Although the influence of the type of pump itself has not been defined, centrifugal pump-based circuits with hollow-fiber membrane oxygenators have shown the least absorption for all drugs (13, 15), and this phenomenon is most pronounced for lipophilic drugs (15). Besides chemical drivers, mechanics could be advocated to affect drugs' PK, as blood is constantly exposed to variable pressures and flow-rates over the extracorporeal run (79). ECMO blood-flow is thought to affect drugs' PK (91), nevertheless the specific impact of blood-flow variability has not yet been characterized.

In addition, the type of priming solution and temperature are involved in the complex chemical mechanisms of drug loss and stability during ECMO (92), as explained in the next paragraph. Circuit age further affects pharmacotherapy: on one hand the saturation of binding sites may smooth the tubing impact on PK; on the other hand, it is not clear if the circuit acts as a reservoir, by releasing drugs back into the patient with a potential risk of cumulative effect and late toxicity (13, 71, 93). Thus far, the in vitro circuit-drug interaction has been characterized over 24 h, no data are available beyond this time frame.

ECMO-Induced Volume of Distribution Increase

The connection of a neonate to the extracorporeal circuit will affect the apparent Vd of drugs, through three main mechanisms. Firstly, as previously mentioned, the direct drug adsorption into the circuit is the driving factor (71, 93). Secondly, the haemodilution from the priming solution has been advocated for ECMO-related PK variability (92). In neonates, the priming volume of contemporary circuits approximates 250–300 ml, which equals the circulatory volume of a 3 kg neonate. Furthermore, over the course of an ECMO run, the frequent administration of blood products and crystalloids contribute to worsen the hemodilution (94). Hydrophilic drugs are the most affected, as their Vd is limited to the extracellular compartment, with no intracellular drug reservoir available for retrograde diffusion (72). The extension of the plasma compartment during the ECMO start or in critical illness affects the LD, which is the first dose needed to guarantee the therapeutic concentration (72, 95).

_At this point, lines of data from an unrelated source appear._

==> design/flow/run.sh <==
#!/bin/bash
# the make line also repeats each setting of config.mk as NAME=value (left out here)
make -C /OpenROAD-flow-scripts/flow DESIGN_CONFIG=/design/flow/config.mk WORK_HOME=/design/flow/orfs CLKGATE_MAP_FILE= finish
==> design/flow/config.mk <==
export PLATFORM = sky130hd
export DESIGN_NAME = ALU
export DESIGN_NICKNAME = ALU
export VERILOG_FILES = /design/flow/design.v
export SDC_FILE = /design/flow/constraint.sdc
export NUM_CORES = 4
export LEC_CHECK = 0
export CAP_MARGIN = 25
export CELL_PAD_IN_SITES_DETAIL_PLACEMENT = 0
export CORE_MARGIN = 7
export CORE_UTILIZATION = 58
export CTS_CLUSTER_DIAMETER = 389
export CTS_CLUSTER_SIZE = 98
export PLACE_DENSITY = 0.35
export SETUP_SLACK_MARGIN = 1.31
export SLEW_MARGIN = 20
export TNS_END_PERCENT = 15
==> design/flow/constraint.sdc <==
create_clock -name core_clock -period 7.44 [get_ports {clk}]
set_input_delay 1.4880 -clock core_clock [delete_from_list [all_inputs] [get_ports {clk}]]
set_output_delay 1.4880 -clock core_clock [all_outputs]
set_load 0.01 [all_outputs]
File: flow/design.v
module  fir(
	input clk,
	input rst_n,			
	input enable,
	input [2:0] tap,		 
	input [15:0] data_in,		
	output [17:0] data_out,		
	output complete
);
localparam
a0 = 16'd1,	 
a1 = 16'd2,
a2 = 16'd2,
a3 = 16'd3,
a4 = 16'd3,
a5 = 16'd3;
reg [15:0] data_reg_0;	 
reg [15:0] data_reg_1;
reg [15:0] data_reg_2;
reg [15:0] data_reg_3;
reg [15:0] data_reg_4;
reg [15:0] data_reg_5;
reg [15:0] multiplication_0;	 
reg [15:0] multiplication_1;
reg [15:0] multiplication_2;
reg [15:0] multiplication_3;
reg [15:0] multiplication_4;
reg [15:0] multiplication_5;
reg [16:0] sum_1;	 
reg [16:0] sum_2;
reg [16:0] sum_3;
reg [17:0] result;  
reg mul_stage, add_stage1, add_stage2, output_stage;	 
always @ (posedge clk or negedge rst_n)
    begin
        if(!rst_n)
        	begin
        		mul_stage <= 1'b0;
        		add_stage1 <= 1'b0;
        		add_stage2 <= 1'b0;
				output_stage <= 1'b0;
        	end
        else
        	begin
        			mul_stage <= enable;
        			add_stage1 <= mul_stage;
        			add_stage2 <= add_stage1;
        			output_stage <= add_stage2;
        	end
    end
always @ (posedge clk or negedge rst_n)
    begin
        if(!rst_n)
        	begin
        		data_reg_0 <= 0;
        		data_reg_1 <= 0;
        		data_reg_2 <= 0;
        		data_reg_3 <= 0;
			data_reg_4 <= 0;
        		data_reg_5 <= 0;
        	end
        else
        	begin
				case (tap)
					3'd2:
					begin
						if (enable) 
							begin
								data_reg_0 <= data_in;
								data_reg_1 <= data_reg_0;
							end
						else 
							begin
								data_reg_0 <= data_reg_0;
								data_reg_1 <= data_reg_1;
							end
					end
					3'd3:
					begin
						if (enable) 
							begin
								data_reg_0 <= data_in;
								data_reg_1 <= data_reg_0;
								data_reg_2 <= data_reg_1;
							end
						else 
							begin
								data_reg_0 <= data_reg_0;
								data_reg_1 <= data_reg_1;
								data_reg_2 <= data_reg_2;
							end
					end
					3'd4:
					begin
						if (enable) 
							begin
								data_reg_0 <= data_in;
								data_reg_1 <= data_reg_0;
								data_reg_2 <= data_reg_1;
								data_reg_3 <= data_reg_2;
							end
						else 
							begin
								data_reg_0 <= data_reg_0;
								data_reg_1 <= data_reg_1;
								data_reg_2 <= data_reg_2;
								data_reg_3 <= data_reg_3;
							end
					end
					3'd5:
					begin
						if (enable) 
							begin
								data_reg_0 <= data_in;
								data_reg_1 <= data_reg_0;
								data_reg_2 <= data_reg_1;
								data_reg_3 <= data_reg_2;
								data_reg_4 <= data_reg_3;
							end
						else 
							begin
								data_reg_0 <= data_reg_0;
								data_reg_1 <= data_reg_1;
								data_reg_2 <= data_reg_2;
								data_reg_3 <= data_reg_3;
								data_reg_4 <= data_reg_4;
							end
					end
					3'd6:
					begin
						if (enable) 
							begin
								data_reg_0 <= data_in;
								data_reg_1 <= data_reg_0;
								data_reg_2 <= data_reg_1;
								data_reg_3 <= data_reg_2;
								data_reg_4 <= data_reg_3;
								data_reg_5 <= data_reg_4;
							end
						else 
							begin
								data_reg_0 <= data_reg_0;
								data_reg_1 <= data_reg_1;
								data_reg_2 <= data_reg_2;
								data_reg_3 <= data_reg_3;
								data_reg_4 <= data_reg_4;
								data_reg_5 <= data_reg_5;
							end
					end
				endcase
        	end
    end
always @ (posedge clk or negedge rst_n)
    begin
        if(!rst_n)
        	begin
        		multiplication_0 <= 0;
        		multiplication_1 <= 0;
        		multiplication_2 <= 0;
        		multiplication_3 <= 0;
			multiplication_4 <= 0;
        		multiplication_5 <= 0;
        	end
        else
        	begin
				case (tap)
					3'd2:
					begin
						if(mul_stage)
							begin
								multiplication_0 <= a0 * data_reg_0;
								multiplication_1 <= a1 * data_reg_1;
							end
						else 
							begin
								multiplication_0 <= multiplication_0;
								multiplication_1 <= multiplication_1;
							end
					end
					3'd3:
					begin
						if(mul_stage)
							begin
								multiplication_0 <= a0 * data_reg_0;
								multiplication_1 <= a1 * data_reg_1;
								multiplication_2 <= a2 * data_reg_2;
							end
						else 
							begin
								multiplication_0 <= multiplication_0;
								multiplication_1 <= multiplication_1;
								multiplication_2 <= multiplication_2;
							end
					end
					3'd4:
					begin
						if(mul_stage)
							begin
								multiplication_0 <= a0 * data_reg_0;
								multiplication_1 <= a1 * data_reg_1;
								multiplication_2 <= a2 * data_reg_2;
								multiplication_3 <= a3 * data_reg_3;
							end
						else 
							begin
								multiplication_0 <= multiplication_0;
								multiplication_1 <= multiplication_1;
								multiplication_2 <= multiplication_2;
								multiplication_3 <= multiplication_3;
							end
					end
					3'd5:
					begin
						if(mul_stage)
							begin
								multiplication_0 <= a0 * data_reg_0;
								multiplication_1 <= a1 * data_reg_1;
								multiplication_2 <= a2 * data_reg_2;
								multiplication_3 <= a3 * data_reg_3;
								multiplication_4 <= a4 * data_reg_4;
							end
						else 
							begin
								multiplication_0 <= multiplication_0;
								multiplication_1 <= multiplication_1;
								multiplication_2 <= multiplication_2;
								multiplication_3 <= multiplication_3;
								multiplication_4 <= multiplication_4;
							end
					end
					3'd6:
					begin
						if(mul_stage)
							begin
								multiplication_0 <= a0 * data_reg_0;
								multiplication_1 <= a1 * data_reg_1;
								multiplication_2 <= a2 * data_reg_2;
								multiplication_3 <= a3 * data_reg_3;
								multiplication_4 <= a4 * data_reg_4;
								multiplication_5 <= a5 * data_reg_5;
							end
						else 
							begin
								multiplication_0 <= multiplication_0;
								multiplication_1 <= multiplication_1;
								multiplication_2 <= multiplication_2;
								multiplication_3 <= multiplication_3;
								multiplication_4 <= multiplication_4;
								multiplication_5 <= multiplication_5;
							end
					end
				endcase
        	end
    end
always @ (posedge clk or negedge rst_n)
    begin
        if(!rst_n)
        	begin
        		sum_1 <= 0;
        		sum_2 <= 0;
			sum_3 <= 0;
        	end
        else
        	begin
				case (tap)
					3'd2:
					begin
						if (add_stage1) 
							begin
								sum_1 <= multiplication_0 + multiplication_1;
								sum_2 <= 0;
							end
						else 
							begin
								sum_1 <= sum_1;
								sum_2 <= sum_2;
							end
					end
					3'd3:
					begin
						if (add_stage1) 
							begin
								sum_1 <= multiplication_0 + multiplication_1;
								sum_2 <= multiplication_2; 
							end
						else 
							begin
								sum_1 <= sum_1;
								sum_2 <= sum_2;
							end
					end
					3'd4:
					begin
						if (add_stage1) 
							begin
								sum_1 <= multiplication_0 + multiplication_1;
								sum_2 <= multiplication_2 + multiplication_3; 
							end
						else 
							begin
								sum_1 <= sum_1;
								sum_2 <= sum_2;
							end
					end
					3'd5:
					begin
						if (add_stage1) 
							begin
								sum_1 <= multiplication_0 + multiplication_1;
								sum_2 <= multiplication_2 + multiplication_3; 
								sum_3 <= multiplication_4;
							end
						else 
							begin
								sum_1 <= sum_1;
								sum_2 <= sum_2;
								sum_3 <= sum_3;
							end
					end
					3'd6:
					begin
						if (add_stage1) 
							begin
								sum_1 <= multiplication_0 + multiplication_1;
								sum_2 <= multiplication_2 + multiplication_3; 
								sum_3 <= multiplication_4 + multiplication_5; 
							end
						else 
							begin
								sum_1 <= sum_1;
								sum_2 <= sum_2;
								sum_3 <= sum_3;
							end
					end
				endcase
        	end
    end
always @ (posedge clk or negedge rst_n)
      begin
          if(!rst_n)
          	begin
          		result <= 0;
          	end
          else
          	begin
				case (tap)
					3'd2:
					begin
						if (add_stage2) 
							begin
								result <= sum_2 + sum_1;
							end
						else 
							begin
								result <= result;
							end
					end
					3'd3:
					begin
						if (add_stage2) 
							begin
								result <= sum_2 + sum_1;
							end
						else 
							begin
								result <= result;
							end
					end
					3'd4:
					begin
						if (add_stage2) 
							begin
								result <= sum_2 + sum_1;
							end
						else 
							begin
								result <= result;
							end
					end
					3'd5:
					begin
						if (add_stage2) 
							begin
								result <= sum_2 + sum_1 + sum_3;
							end
						else 
							begin
								result <= result;
							end
					end
					3'd6:
					begin
						if (add_stage2) 
							begin
								result <= sum_2 + sum_1 + sum_3;
							end
						else 
							begin
								result <= result;
							end
					end
				endcase
          	end
      end
assign data_out = result;	 
assign complete = output_stage;
endmodule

LD is directly proportional to the enlarged Vd and, hence, should be increased accordingly (95). The priming dilution, in conjunction with electrolytes and temperature perturbations, may affect also plasma proteins, especially albumin and alpha₁-acid glycoprotein, thus altering the plasmatic drug-binding (14). Hypoalbuminemia is a multifactorial process, which results from ECMO- and disease-driven physio-pathologic changes (96). The increase of unbound or free drugs may expose ECMO neonates to potential toxicity (97). Lastly, the ECMO-related physiologic changes and the underlying disease state influence Vd, as a result of the systemic inflammatory response (98–102).

ECMO-Induced Clearance Variability

Drug clearance relies on kidney and liver function, which are usually altered on ECMO, as a result of the clinical status and circuit-related factors (73, 94, 103). In the early phase of extracorporeal circulation, the SIRS releases inflammatory mediators and endogenous cytokines, thus leading to vasodilatation, increased cardiac output and renal perfusion (73, 94). In veno-arterial ECMO, non-pulsatile blood flow is associated with a reduction of the glomerular filtration rate (104). Moreover, the inflammatory state of the critically-ill is associated with the downregulation of the expression and activity of cytochrome P450 enzymes involved in the hepatic drug metabolism (67). Low clearance and consequent rise of drug levels might expose the patient to increased pharmacological effect and toxicity (67, 73).

Disposition of Analgo-Sedatives on Neonatal ECMO

During ECMO, neonates are exposed to multiple sedatives and analgesics, mostly for prolonged periods, to provide comfort, pain relief, and safety (105). The extracorporeal circuit has a large impact on sedatives and analgesics disposition, leading to high sedative needs (106–109). Drug physicochemical properties may assist in the dose prediction, which is titrated to clinical effect (5). Indeed, lipophilic agents, like fentanyl, propofol, and midazolam are highly sequestered into the circuit (15, 93, 110), especially in the first hours of bypass (84).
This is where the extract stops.